◆ **Exercise objective**: Scan the records for the word "nowiki". Report each line where it occurs.

(Extracted records)
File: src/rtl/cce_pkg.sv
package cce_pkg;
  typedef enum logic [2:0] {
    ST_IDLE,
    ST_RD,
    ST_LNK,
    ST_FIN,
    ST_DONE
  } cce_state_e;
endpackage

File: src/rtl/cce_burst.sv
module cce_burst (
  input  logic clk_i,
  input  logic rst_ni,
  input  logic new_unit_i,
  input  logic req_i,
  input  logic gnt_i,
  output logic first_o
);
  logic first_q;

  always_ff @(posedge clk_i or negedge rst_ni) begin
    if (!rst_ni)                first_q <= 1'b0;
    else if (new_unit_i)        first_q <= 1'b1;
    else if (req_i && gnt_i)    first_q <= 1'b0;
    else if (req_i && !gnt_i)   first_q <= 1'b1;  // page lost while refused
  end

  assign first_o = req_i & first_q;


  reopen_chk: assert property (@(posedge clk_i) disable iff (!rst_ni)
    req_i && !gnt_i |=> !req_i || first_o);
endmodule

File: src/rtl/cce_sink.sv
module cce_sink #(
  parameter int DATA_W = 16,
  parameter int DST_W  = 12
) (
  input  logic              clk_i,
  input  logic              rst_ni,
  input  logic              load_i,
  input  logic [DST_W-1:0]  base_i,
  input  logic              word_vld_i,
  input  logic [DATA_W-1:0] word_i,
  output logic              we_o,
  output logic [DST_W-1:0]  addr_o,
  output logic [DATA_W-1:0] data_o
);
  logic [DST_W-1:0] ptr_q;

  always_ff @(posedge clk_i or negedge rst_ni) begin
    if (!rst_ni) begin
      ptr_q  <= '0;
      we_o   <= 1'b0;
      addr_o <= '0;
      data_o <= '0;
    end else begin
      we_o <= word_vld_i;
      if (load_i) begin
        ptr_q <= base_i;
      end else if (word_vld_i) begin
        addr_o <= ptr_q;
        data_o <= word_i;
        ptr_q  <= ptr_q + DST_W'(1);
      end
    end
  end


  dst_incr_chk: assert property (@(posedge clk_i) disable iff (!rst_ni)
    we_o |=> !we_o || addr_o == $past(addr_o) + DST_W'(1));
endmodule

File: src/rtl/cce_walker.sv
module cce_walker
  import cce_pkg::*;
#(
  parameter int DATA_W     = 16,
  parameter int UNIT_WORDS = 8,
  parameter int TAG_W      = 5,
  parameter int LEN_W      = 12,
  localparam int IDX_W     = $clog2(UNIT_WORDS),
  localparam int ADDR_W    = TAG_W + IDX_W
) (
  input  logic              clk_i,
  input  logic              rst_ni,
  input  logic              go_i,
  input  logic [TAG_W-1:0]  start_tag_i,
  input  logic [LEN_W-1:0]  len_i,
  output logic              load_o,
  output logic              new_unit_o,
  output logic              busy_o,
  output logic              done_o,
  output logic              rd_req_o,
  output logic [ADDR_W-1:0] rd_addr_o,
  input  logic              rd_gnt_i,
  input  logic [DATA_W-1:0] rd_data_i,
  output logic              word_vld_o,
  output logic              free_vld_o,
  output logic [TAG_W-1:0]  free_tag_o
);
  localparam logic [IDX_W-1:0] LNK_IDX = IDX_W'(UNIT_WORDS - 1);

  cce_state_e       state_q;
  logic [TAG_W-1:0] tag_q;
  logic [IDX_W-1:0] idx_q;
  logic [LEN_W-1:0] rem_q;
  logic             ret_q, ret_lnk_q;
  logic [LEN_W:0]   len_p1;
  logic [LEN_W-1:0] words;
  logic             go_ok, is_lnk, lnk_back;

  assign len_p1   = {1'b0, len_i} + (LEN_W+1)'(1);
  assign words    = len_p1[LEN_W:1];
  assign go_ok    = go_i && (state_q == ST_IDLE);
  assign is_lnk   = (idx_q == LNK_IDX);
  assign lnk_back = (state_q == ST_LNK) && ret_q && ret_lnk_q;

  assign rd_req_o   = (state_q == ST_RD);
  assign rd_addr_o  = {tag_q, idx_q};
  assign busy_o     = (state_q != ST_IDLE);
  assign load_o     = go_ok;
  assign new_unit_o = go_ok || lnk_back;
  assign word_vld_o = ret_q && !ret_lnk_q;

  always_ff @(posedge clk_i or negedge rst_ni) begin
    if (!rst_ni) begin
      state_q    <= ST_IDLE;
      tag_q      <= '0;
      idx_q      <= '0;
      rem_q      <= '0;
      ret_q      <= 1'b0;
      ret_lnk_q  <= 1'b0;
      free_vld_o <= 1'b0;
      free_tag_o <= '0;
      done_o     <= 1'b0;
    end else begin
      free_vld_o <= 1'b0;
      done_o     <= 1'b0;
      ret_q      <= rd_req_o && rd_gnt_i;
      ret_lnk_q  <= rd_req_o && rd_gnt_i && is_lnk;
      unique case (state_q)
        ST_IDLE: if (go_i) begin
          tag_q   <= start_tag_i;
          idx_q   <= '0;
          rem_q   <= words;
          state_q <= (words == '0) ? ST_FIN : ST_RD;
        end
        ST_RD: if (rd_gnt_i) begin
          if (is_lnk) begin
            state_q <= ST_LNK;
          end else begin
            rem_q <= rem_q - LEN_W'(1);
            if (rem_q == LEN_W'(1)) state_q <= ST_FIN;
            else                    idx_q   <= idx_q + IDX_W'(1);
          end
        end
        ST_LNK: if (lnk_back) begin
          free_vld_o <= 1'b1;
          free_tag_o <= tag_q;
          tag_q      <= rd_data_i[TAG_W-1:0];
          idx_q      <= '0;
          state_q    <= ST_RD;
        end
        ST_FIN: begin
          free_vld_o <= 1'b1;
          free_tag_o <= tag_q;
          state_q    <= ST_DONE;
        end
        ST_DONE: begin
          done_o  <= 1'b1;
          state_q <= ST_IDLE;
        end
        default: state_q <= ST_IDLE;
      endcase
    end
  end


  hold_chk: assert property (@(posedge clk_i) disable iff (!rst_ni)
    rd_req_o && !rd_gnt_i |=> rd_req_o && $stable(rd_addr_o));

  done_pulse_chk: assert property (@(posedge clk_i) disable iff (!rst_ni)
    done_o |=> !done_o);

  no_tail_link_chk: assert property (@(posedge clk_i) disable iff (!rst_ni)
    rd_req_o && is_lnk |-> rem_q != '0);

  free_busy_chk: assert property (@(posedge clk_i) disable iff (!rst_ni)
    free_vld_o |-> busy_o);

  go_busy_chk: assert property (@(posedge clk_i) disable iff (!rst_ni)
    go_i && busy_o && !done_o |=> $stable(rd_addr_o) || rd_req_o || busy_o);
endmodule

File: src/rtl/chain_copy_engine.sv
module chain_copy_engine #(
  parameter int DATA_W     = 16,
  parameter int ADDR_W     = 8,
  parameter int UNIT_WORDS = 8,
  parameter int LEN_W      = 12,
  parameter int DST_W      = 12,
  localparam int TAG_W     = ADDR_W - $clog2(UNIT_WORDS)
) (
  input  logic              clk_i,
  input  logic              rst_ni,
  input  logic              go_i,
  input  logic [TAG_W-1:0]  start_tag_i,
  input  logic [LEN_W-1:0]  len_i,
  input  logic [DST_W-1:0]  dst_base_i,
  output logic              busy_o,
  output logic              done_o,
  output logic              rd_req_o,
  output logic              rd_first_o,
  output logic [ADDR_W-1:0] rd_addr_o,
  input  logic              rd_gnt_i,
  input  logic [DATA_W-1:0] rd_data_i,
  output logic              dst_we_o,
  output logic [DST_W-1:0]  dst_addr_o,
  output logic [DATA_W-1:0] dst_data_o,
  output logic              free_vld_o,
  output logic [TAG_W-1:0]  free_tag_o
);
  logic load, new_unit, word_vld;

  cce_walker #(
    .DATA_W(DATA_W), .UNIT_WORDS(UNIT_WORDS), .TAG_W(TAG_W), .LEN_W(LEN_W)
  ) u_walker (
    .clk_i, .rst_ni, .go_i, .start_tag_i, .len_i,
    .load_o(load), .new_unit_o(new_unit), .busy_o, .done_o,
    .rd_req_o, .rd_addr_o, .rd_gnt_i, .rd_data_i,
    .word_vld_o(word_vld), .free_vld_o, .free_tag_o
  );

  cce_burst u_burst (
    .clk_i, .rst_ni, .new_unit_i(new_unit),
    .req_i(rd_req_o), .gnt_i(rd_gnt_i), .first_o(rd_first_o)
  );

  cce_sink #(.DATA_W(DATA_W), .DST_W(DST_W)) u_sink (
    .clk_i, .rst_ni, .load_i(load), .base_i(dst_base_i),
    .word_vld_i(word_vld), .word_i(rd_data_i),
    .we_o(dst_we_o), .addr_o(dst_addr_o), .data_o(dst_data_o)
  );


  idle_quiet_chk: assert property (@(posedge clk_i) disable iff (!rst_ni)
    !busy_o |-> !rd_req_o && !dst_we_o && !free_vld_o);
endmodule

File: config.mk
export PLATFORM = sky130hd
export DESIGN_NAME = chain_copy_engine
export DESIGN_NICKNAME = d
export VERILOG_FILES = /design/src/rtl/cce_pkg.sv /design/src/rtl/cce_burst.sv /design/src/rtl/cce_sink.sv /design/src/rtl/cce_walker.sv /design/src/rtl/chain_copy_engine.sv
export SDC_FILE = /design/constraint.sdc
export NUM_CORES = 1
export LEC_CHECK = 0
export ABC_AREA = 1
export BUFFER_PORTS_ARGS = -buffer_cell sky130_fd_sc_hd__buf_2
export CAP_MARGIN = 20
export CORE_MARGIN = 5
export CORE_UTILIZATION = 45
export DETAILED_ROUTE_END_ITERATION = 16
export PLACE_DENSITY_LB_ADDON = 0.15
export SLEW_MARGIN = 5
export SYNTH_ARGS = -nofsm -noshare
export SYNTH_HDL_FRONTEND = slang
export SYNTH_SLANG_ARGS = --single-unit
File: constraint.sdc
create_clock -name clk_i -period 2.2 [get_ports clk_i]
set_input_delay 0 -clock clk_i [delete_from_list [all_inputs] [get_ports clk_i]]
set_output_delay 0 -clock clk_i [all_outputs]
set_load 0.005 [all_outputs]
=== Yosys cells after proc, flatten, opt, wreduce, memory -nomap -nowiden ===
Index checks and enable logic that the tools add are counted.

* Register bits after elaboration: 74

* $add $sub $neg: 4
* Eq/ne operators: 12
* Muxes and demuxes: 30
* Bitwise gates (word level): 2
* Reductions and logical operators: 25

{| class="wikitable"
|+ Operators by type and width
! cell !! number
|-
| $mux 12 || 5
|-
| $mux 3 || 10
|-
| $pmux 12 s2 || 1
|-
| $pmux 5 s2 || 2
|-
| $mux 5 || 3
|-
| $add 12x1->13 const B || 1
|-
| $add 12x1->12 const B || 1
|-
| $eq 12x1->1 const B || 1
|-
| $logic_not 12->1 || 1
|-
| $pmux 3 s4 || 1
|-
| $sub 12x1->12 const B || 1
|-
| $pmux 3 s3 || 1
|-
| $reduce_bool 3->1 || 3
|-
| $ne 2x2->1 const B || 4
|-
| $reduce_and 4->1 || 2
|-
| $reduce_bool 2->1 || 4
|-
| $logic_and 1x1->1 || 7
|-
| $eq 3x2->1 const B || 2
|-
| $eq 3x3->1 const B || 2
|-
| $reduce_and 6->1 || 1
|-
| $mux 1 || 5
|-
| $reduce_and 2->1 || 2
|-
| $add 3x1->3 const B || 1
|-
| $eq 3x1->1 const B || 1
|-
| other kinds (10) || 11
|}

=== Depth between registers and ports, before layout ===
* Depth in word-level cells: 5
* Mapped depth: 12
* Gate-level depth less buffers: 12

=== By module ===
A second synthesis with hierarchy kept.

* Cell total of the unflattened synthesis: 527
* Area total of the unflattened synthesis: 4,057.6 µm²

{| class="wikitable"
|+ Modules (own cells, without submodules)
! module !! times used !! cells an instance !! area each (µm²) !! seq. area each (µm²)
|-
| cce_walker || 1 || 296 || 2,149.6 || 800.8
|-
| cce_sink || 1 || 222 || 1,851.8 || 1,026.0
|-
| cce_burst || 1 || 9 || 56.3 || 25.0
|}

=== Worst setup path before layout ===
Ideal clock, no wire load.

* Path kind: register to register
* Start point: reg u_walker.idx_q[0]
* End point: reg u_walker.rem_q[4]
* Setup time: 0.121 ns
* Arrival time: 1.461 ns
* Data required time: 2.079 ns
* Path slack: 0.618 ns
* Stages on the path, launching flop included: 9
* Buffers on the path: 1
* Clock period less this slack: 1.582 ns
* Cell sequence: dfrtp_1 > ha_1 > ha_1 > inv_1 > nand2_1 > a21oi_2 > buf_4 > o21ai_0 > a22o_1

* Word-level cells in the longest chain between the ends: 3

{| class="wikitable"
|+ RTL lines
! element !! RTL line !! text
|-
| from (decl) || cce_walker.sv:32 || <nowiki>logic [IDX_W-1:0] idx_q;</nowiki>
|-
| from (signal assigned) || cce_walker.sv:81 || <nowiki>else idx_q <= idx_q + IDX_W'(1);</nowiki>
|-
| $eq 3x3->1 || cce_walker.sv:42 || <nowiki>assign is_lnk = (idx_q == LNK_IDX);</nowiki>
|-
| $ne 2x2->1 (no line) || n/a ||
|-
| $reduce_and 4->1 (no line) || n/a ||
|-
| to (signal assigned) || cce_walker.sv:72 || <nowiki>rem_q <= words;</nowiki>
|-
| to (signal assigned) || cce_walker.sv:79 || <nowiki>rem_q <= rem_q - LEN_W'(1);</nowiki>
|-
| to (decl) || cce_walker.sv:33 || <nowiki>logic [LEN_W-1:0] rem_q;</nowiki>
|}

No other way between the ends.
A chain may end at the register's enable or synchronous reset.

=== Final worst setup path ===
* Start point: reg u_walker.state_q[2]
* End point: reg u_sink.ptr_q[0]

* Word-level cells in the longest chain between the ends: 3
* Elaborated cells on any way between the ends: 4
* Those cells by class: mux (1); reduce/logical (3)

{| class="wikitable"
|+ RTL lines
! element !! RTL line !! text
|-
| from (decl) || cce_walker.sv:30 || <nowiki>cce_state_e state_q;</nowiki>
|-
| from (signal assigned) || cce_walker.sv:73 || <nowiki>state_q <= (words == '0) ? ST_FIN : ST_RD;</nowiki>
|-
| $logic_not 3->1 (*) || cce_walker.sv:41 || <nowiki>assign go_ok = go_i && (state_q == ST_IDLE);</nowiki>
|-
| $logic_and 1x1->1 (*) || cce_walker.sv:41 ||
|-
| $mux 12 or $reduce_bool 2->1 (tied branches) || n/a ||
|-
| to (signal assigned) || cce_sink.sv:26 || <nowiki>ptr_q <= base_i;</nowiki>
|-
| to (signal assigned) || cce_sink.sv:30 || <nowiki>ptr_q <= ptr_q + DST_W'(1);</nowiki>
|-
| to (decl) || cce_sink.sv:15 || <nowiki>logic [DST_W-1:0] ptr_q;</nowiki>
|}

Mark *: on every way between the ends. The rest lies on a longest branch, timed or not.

◆ **Your solution**:
| from (decl) || cce_walker.sv:32 || <nowiki>logic [IDX_W-1:0] idx_q;</nowiki>
| from (signal assigned) || cce_walker.sv:81 || <nowiki>else idx_q <= idx_q + IDX_W'(1);</nowiki>
| $eq 3x3->1 || cce_walker.sv:42 || <nowiki>assign is_lnk = (idx_q == LNK_IDX);</nowiki>
| to (signal assigned) || cce_walker.sv:72 || <nowiki>rem_q <= words;</nowiki>
| to (signal assigned) || cce_walker.sv:79 || <nowiki>rem_q <= rem_q - LEN_W'(1);</nowiki>
| to (decl) || cce_walker.sv:33 || <nowiki>logic [LEN_W-1:0] rem_q;</nowiki>
| from (decl) || cce_walker.sv:30 || <nowiki>cce_state_e state_q;</nowiki>
| from (signal assigned) || cce_walker.sv:73 || <nowiki>state_q <= (words == '0) ? ST_FIN : ST_RD;</nowiki>
| $logic_not 3->1 (*) || cce_walker.sv:41 || <nowiki>assign go_ok = go_i && (state_q == ST_IDLE);</nowiki>
| to (signal assigned) || cce_sink.sv:26 || <nowiki>ptr_q <= base_i;</nowiki>
| to (signal assigned) || cce_sink.sv:30 || <nowiki>ptr_q <= ptr_q + DST_W'(1);</nowiki>
| to (decl) || cce_sink.sv:15 || <nowiki>logic [DST_W-1:0] ptr_q;</nowiki>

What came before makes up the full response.